Cython 0.20 will make everything better :)

Stefan Behnel

2013-12-21 12:40

It`s been a while since the last major Cython release, so here`s a little update on what`s going to be new in 0.20. We`ve managed to improve the compiler in several important areas.

I`ve been working on making Cython a serious string processing tool for a couple of releases now, and the next release will add another piece to the puzzle. Cython has four string types now: bytes, str, unicode and, newly added, basestring. The special types str and basestring help with writing portable code for both Python 2 and 3. The str type expands to bytes in Py2 and to the Unicode string type in Py3, i.e. to whatever the platform calls "str" natively. This is really nice, because it allows you to get the native string type by simply saying "str" or by writing an unprefixed string literal. However, the problem was that when you type a variable or function argument as str, you couldn't assign a Unicode string to it in Py2, thus unnecessarily rejecting some text input. So I added the basestring type, which accepts both str and unicode in Py2, but only Unicode strings in Py3. Anything else will raise a TypeError on assignment.

Another corner where string processing was improved is the bytearray type. Cython recognises it as a known type now and allows it to coerce from and to C's char* values for much faster interaction with C/C++ code.

Cython`s own internal types, such as the function type or generators, are shared between modules now. Basically, the first imported Cython module in a running interpreter registers a shared (versioned) module that all later Cython modules use for initialisation. This allows multiple installed modules to recognise each others types, which allows for much faster interoperability.

Type inference has also gained new capabilities. It`s based on control flow analysis now (instead of function-global type analysis), which allows for more fine-grained typing. It`s also used in some cases to remember assignments to local constants, which allows Cython to see the current value of that variable and to optimise code based on it. For example, assignments of bound methods (like "append = some_list.append") can be traced back to the underlying object now, which improves the performance of some untyped Python code out there.

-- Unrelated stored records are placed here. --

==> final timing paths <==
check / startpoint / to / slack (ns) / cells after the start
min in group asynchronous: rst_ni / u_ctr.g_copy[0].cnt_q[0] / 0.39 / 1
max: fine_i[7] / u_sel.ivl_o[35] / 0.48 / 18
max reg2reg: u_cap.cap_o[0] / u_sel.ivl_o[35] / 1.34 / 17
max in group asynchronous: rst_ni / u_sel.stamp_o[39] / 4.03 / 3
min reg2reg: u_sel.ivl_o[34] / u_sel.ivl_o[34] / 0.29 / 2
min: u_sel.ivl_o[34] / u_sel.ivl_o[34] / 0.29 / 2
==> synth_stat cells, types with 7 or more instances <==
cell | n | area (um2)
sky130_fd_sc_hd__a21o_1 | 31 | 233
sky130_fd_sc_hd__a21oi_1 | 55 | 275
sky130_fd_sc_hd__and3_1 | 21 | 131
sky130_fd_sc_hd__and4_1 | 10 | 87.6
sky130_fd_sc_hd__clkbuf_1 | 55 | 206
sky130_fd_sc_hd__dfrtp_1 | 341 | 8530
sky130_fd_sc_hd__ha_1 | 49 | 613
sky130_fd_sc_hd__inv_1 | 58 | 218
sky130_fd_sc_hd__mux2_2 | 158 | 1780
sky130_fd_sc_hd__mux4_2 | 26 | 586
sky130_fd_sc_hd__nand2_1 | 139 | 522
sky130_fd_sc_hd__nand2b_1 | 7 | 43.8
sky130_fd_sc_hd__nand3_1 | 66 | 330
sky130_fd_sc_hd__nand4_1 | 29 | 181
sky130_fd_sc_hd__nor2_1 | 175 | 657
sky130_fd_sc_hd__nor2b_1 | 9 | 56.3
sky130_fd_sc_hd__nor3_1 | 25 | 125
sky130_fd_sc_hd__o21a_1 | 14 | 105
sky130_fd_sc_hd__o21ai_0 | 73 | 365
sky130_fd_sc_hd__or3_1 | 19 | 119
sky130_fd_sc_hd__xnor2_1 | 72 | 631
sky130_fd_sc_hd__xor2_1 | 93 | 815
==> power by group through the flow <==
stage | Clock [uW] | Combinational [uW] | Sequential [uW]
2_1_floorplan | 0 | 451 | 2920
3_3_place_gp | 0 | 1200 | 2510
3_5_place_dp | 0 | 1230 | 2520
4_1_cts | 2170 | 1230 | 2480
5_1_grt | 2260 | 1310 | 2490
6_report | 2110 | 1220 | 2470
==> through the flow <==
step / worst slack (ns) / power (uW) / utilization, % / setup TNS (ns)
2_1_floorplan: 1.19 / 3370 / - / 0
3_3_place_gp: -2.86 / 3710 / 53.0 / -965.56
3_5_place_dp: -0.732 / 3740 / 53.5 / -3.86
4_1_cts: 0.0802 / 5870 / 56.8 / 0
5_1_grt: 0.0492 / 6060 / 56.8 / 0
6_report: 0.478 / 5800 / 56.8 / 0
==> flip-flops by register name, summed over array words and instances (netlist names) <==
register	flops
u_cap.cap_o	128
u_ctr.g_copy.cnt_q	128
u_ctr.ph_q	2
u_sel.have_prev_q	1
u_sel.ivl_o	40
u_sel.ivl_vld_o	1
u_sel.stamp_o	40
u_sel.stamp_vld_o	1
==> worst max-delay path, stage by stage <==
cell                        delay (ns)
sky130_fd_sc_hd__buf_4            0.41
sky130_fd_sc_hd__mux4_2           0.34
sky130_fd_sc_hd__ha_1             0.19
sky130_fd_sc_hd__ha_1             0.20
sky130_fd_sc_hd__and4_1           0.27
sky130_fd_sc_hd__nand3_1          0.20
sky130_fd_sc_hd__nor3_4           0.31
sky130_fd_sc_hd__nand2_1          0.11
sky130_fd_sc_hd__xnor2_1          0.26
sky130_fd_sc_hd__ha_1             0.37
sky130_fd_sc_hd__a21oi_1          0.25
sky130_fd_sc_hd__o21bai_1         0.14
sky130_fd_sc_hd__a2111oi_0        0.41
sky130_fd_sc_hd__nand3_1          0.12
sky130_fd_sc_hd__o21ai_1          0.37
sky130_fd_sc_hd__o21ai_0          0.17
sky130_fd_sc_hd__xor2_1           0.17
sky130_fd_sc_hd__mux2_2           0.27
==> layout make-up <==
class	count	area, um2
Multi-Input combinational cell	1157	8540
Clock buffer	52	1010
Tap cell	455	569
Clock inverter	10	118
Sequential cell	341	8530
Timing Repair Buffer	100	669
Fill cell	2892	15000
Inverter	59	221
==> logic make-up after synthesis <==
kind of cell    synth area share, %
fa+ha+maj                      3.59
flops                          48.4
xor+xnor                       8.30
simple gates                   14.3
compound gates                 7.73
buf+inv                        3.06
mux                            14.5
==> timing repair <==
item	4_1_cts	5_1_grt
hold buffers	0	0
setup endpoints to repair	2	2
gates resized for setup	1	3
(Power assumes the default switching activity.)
## src/rtl/dmach_pkg.sv

```systemverilog
package dmach_pkg;
  typedef enum logic [2:0] {
    SEL_CTRL = 3'd0,
    SEL_SIZE = 3'd1,
    SEL_SRC  = 3'd2,
    SEL_SRCM = 3'd3,
    SEL_DST  = 3'd4,
    SEL_DSTM = 3'd5,
    SEL_IMSK = 3'd6
  } cfg_sel_e;

  localparam int CTRL_W = 6;
  localparam int B_EN   = 0;
  localparam int B_HS   = 1;
  localparam int B_DESC = 2;
  localparam int B_WB   = 3;
  localparam int B_STOP = 4;
  localparam int B_EIE  = 5;
  localparam int CHUNK_LSB = 16;
endpackage

```

## src/rtl/dmach_wrap_inc.sv

```systemverilog
module dmach_wrap_inc #(
  parameter int AW   = 32,
  parameter int STEP = 4
) (
  input  logic [AW-1:0] addr,
  input  logic [AW-1:0] mask,
  output logic [AW-1:0] nxt
);
  localparam logic [AW-1:0] STEP_V = AW'(STEP);
  logic [AW-1:0] sum;
  assign sum = addr + STEP_V;
  assign nxt = (addr & ~mask) | (sum & mask);
endmodule

```

## src/rtl/dmach_pace.sv

```systemverilog
module dmach_pace #(
  parameter int CK_W = 8
) (
  input  logic            clk,
  input  logic            rst_n,
  input  logic            clear,
  input  logic [CK_W-1:0] chunk,
  input  logic            beat,
  output logic            ack_o
);
  logic [CK_W-1:0] cnt_q;
  logic [CK_W-1:0] limit;
  logic [CK_W-1:0] base;
  logic [CK_W:0]   nxt;

  assign limit = (chunk == '0) ? CK_W'(1) : chunk;
  assign base  = clear ? '0 : cnt_q;
  assign nxt   = {1'b0, base} + 1'b1;

  always_ff @(posedge clk or negedge rst_n) begin
    if (!rst_n) begin
      cnt_q <= '0;
      ack_o <= 1'b0;
    end else begin
      ack_o <= 1'b0;
      if (beat) begin
        if (nxt >= {1'b0, limit}) begin
          cnt_q <= '0;
          ack_o <= 1'b1;
        end else begin
          cnt_q <= nxt[CK_W-1:0];
        end
      end else if (clear) begin
        cnt_q <= '0;
      end
    end
  end

  // an acknowledge always follows a completed beat
  p_ack_after_beat_r8: assert property (@(posedge clk) disable iff (!rst_n)
    ack_o |-> $past(beat));
endmodule

```

## src/rtl/dmach_engine.sv

```systemverilog
module dmach_engine
  import dmach_pkg::*;
#(
  parameter int AW    = 32,
  parameter int SZ_W  = 12,
  parameter int CK_W  = 8,
  parameter int NCH   = 4,
  parameter int CH_ID = 1
) (
  input  logic            clk,
  input  logic            rst_n,
  input  logic            cfg_we,
  input  logic [2:0]      cfg_sel,
  input  logic [31:0]     cfg_wdata,
  input  logic [AW-1:0]   desc_src_i,
  input  logic [AW-1:0]   desc_dst_i,
  input  logic [SZ_W-1:0] desc_total_i,
  input  logic [CK_W-1:0] desc_chunk_i,
  input  logic            hs_req_i,
  input  logic            hs_next_i,
  output logic            hs_ack_o,
  output logic            mrd_valid_o,
  input  logic            mrd_ready_i,
  output logic [AW-1:0]   mrd_addr_o,
  input  logic [31:0]     mrd_data_i,
  output logic            mwr_valid_o,
  input  logic            mwr_ready_i,
  output logic [AW-1:0]   mwr_addr_o,
  output logic [31:0]     mwr_data_o,
  output logic            enable_o,
  output logic            busy_o,
  output logic            done_o,
  output logic            err_o,
  output logic            err_irq_o,
  output logic [NCH-1:0]  irq_src_o,
  output logic [SZ_W-1:0] tot_sz_o
);
  localparam logic [AW-1:0]  MASK_RST = {{(AW-2){1'b1}}, 2'b00};
  localparam logic [NCH-1:0] CH_BIT   = {{(NCH-1){1'b0}}, 1'b1} << CH_ID;

  logic [CTRL_W-1:0] ctrl_q;
  logic [SZ_W-1:0]   tot_q, wtot_q;
  logic [CK_W-1:0]   chk_q, wchk_q;
  logic [AW-1:0]     srcr_q, srcm_q, dstr_q, dstm_q, src_q, dst_q;
  logic [NCH-1:0]    imsk_q, isrc_q;
  logic              busy_q, done_q, err_q, ierr_q;
  logic [SZ_W:0]     cnt_q;

  logic            en, hs, dsc, run, stop_now, go, first, nd_on, skip;
  logic            mvalid, beat, fin_nd, fin_full, finish;
  logic [AW-1:0]   ld_src, ld_dst, cur_src, cur_dst, src_nxt, dst_nxt;
  logic [SZ_W-1:0] ld_tot, cur_tot, remain;
  logic [CK_W-1:0] ld_chk, cur_chk;
  logic [SZ_W:0]   cnt_nx, tot_ext;

  assign en  = ctrl_q[B_EN];
  assign hs  = ctrl_q[B_HS];
  assign dsc = ctrl_q[B_DESC];

  assign run      = en && !cfg_we;
  assign stop_now = run && ctrl_q[B_STOP];
  assign go       = run && !ctrl_q[B_STOP] && (!hs || hs_req_i);
  assign first    = go && !busy_q;
  assign nd_on    = hs && dsc && hs_next_i;
  assign skip     = first && nd_on;

  assign ld_src = dsc ? desc_src_i   : srcr_q;
  assign ld_dst = dsc ? desc_dst_i   : dstr_q;
  assign ld_tot = dsc ? desc_total_i : tot_q;
  assign ld_chk = dsc ? desc_chunk_i : chk_q;

  assign cur_src = busy_q ? src_q  : ld_src;
  assign cur_dst = busy_q ? dst_q  : ld_dst;
  assign cur_tot = busy_q ? wtot_q : ld_tot;
  assign cur_chk = busy_q ? wchk_q : ld_chk;

  assign mvalid   = go && !skip;
  assign beat     = mvalid && mrd_ready_i && mwr_ready_i;
  assign cnt_nx   = (busy_q ? cnt_q : '0) + 1'b1;
  assign tot_ext  = {1'b0, cur_tot};
  assign fin_nd   = beat && nd_on;
  assign fin_full = beat && (cnt_nx >= tot_ext);
  assign finish   = skip || fin_nd || fin_full;
  assign remain   = skip ? cur_tot :
                    (tot_ext > cnt_nx) ? SZ_W'(tot_ext - cnt_nx) : '0;

  dmach_wrap_inc #(.AW(AW), .STEP(4)) u_src_inc (
    .addr(cur_src), .mask(srcm_q), .nxt(src_nxt));
  dmach_wrap_inc #(.AW(AW), .STEP(4)) u_dst_inc (
    .addr(cur_dst), .mask(dstm_q), .nxt(dst_nxt));

  dmach_pace #(.CK_W(CK_W)) u_pace (
    .clk(clk), .rst_n(rst_n), .clear(first), .chunk(cur_chk),
    .beat(beat), .ack_o(hs_ack_o));

  always_ff @(posedge clk or negedge rst_n) begin
    if (!rst_n) begin
      ctrl_q <= '0;  tot_q  <= '0;  chk_q  <= '0;
      srcr_q <= '0;  dstr_q <= '0;  srcm_q <= MASK_RST; dstm_q <= MASK_RST;
      imsk_q <= '0;  isrc_q <= '0;
      busy_q <= 1'b0; done_q <= 1'b0; err_q <= 1'b0; ierr_q <= 1'b0;
      src_q  <= '0;  dst_q  <= '0;  wtot_q <= '0;  wchk_q <= '0; cnt_q <= '0;
    end else if (cfg_we) begin
      case (cfg_sel)
        SEL_CTRL: begin
          ctrl_q <= cfg_wdata[CTRL_W-1:0];
          if (!cfg_wdata[B_EN]) busy_q <= 1'b0;
        end
        SEL_SIZE: begin
          tot_q <= cfg_wdata[SZ_W-1:0];
          chk_q <= cfg_wdata[CHUNK_LSB +: CK_W];
        end
        SEL_SRC:  srcr_q <= cfg_wdata[AW-1:0];
        SEL_SRCM: srcm_q <= cfg_wdata[AW-1:0];
        SEL_DST:  dstr_q <= cfg_wdata[AW-1:0];
        SEL_DSTM: dstm_q <= cfg_wdata[AW-1:0];
        SEL_IMSK: imsk_q <= cfg_wdata[NCH-1:0];
        default: ;
      endcase
    end else if (stop_now) begin
      ctrl_q[B_EN] <= 1'b0;
      busy_q <= 1'b0;
      err_q  <= 1'b1;
      if (ctrl_q[B_EIE] && (imsk_q & CH_BIT) != '0) begin
        ierr_q <= 1'b1;
        isrc_q <= CH_BIT;
      end
    end else begin
      if (first) begin
        done_q <= 1'b0; err_q <= 1'b0; ierr_q <= 1'b0; isrc_q <= '0;
        busy_q <= 1'b1;
        src_q  <= ld_src; dst_q <= ld_dst;
        wtot_q <= ld_tot; wchk_q <= ld_chk; cnt_q <= '0;
      end
      if (beat) begin
        src_q <= src_nxt;
        dst_q <= dst_nxt;
        cnt_q <= cnt_nx;
      end
      if (finish) begin
        ctrl_q[B_EN] <= 1'b0;
        busy_q <= 1'b0;
        done_q <= 1'b1;
        if (ctrl_q[B_WB] && dsc) tot_q <= remain;
      end
    end
  end

  assign mrd_valid_o = mvalid;
  assign mwr_valid_o = mvalid;
  assign mrd_addr_o  = cur_src;
  assign mwr_addr_o  = cur_dst;
  assign mwr_data_o  = mrd_data_i;
  assign enable_o    = en;
  assign busy_o      = busy_q;
  assign done_o      = done_q;
  assign err_o       = err_q;
  assign err_irq_o   = ierr_q;
  assign irq_src_o   = isrc_q;
  assign tot_sz_o    = tot_q;

  // busy never outlives the enable bit
  p_busy_needs_en_r3: assert property (@(posedge clk) disable iff (!rst_n)
    busy_q |-> en);
  // handshake mode moves nothing without a request
  p_req_gates_beat_r7: assert property (@(posedge clk) disable iff (!rst_n)
    (mrd_valid_o && hs) |-> hs_req_i);
  // a newly set error leaves the channel disabled and idle
  p_err_idles_r10: assert property (@(posedge clk) disable iff (!rst_n)
    $rose(err_q) |-> (!en && !busy_q));
  // the interrupt needs both the enable bit and the mask bit
  p_irq_gated_r10: assert property (@(posedge clk) disable iff (!rst_n)
    $rose(ierr_q) |-> $past(ctrl_q[B_EIE] && ((imsk_q & CH_BIT) != '0)));
  // a held beat keeps its read address
  p_hold_addr_r13: assert property (@(posedge clk) disable iff (!rst_n)
    (mrd_valid_o && !(mrd_ready_i && mwr_ready_i)) |=>
      (!mrd_valid_o || $stable(mrd_addr_o)));
endmodule

```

As for usability, the compiler has gained a new frontend script "cythonize" that mimics the capabilities of the cythonize() function used in setup.py scripts. To compile a module, or even an entire package down to extension modules, you can simply say "cythonize -i some/package", where "-i" requests to compile and build the extensions "in place", i.e. next to their sources. Oh, and while we`re at it, compiling packages (i.e. "__init__.py" files) actually works in Python 3.3 now.

Extension types behave a bit more smartly at garbage collection time. When an attribute is declared with a known builtin type that cannot produce reference cycles (e.g. strings), then it is automatically excluded from the garbage collection visitor. This reduces the traversal overhead when searching for unreachable objects. It can even exclude a type completely from garbage collection traversal if none of its object attributes requires it. And for the previously tricky case that object attributes had to be accessed at finalisation time, there is a new type decorator "@cython.no_gc_clear" that prevents them from being cleared ahead of time when they participate in reference cycles. Certainly way better than a crash.

And finally, the try-finally statement has been optimised to handle each exit case separately, which allows the C compiler to generate much faster code for the "normal" cases.

Since 0.20 isn`t out yet, this list might still grow a bit, but that`s what is there now. Not bad, if you ask me.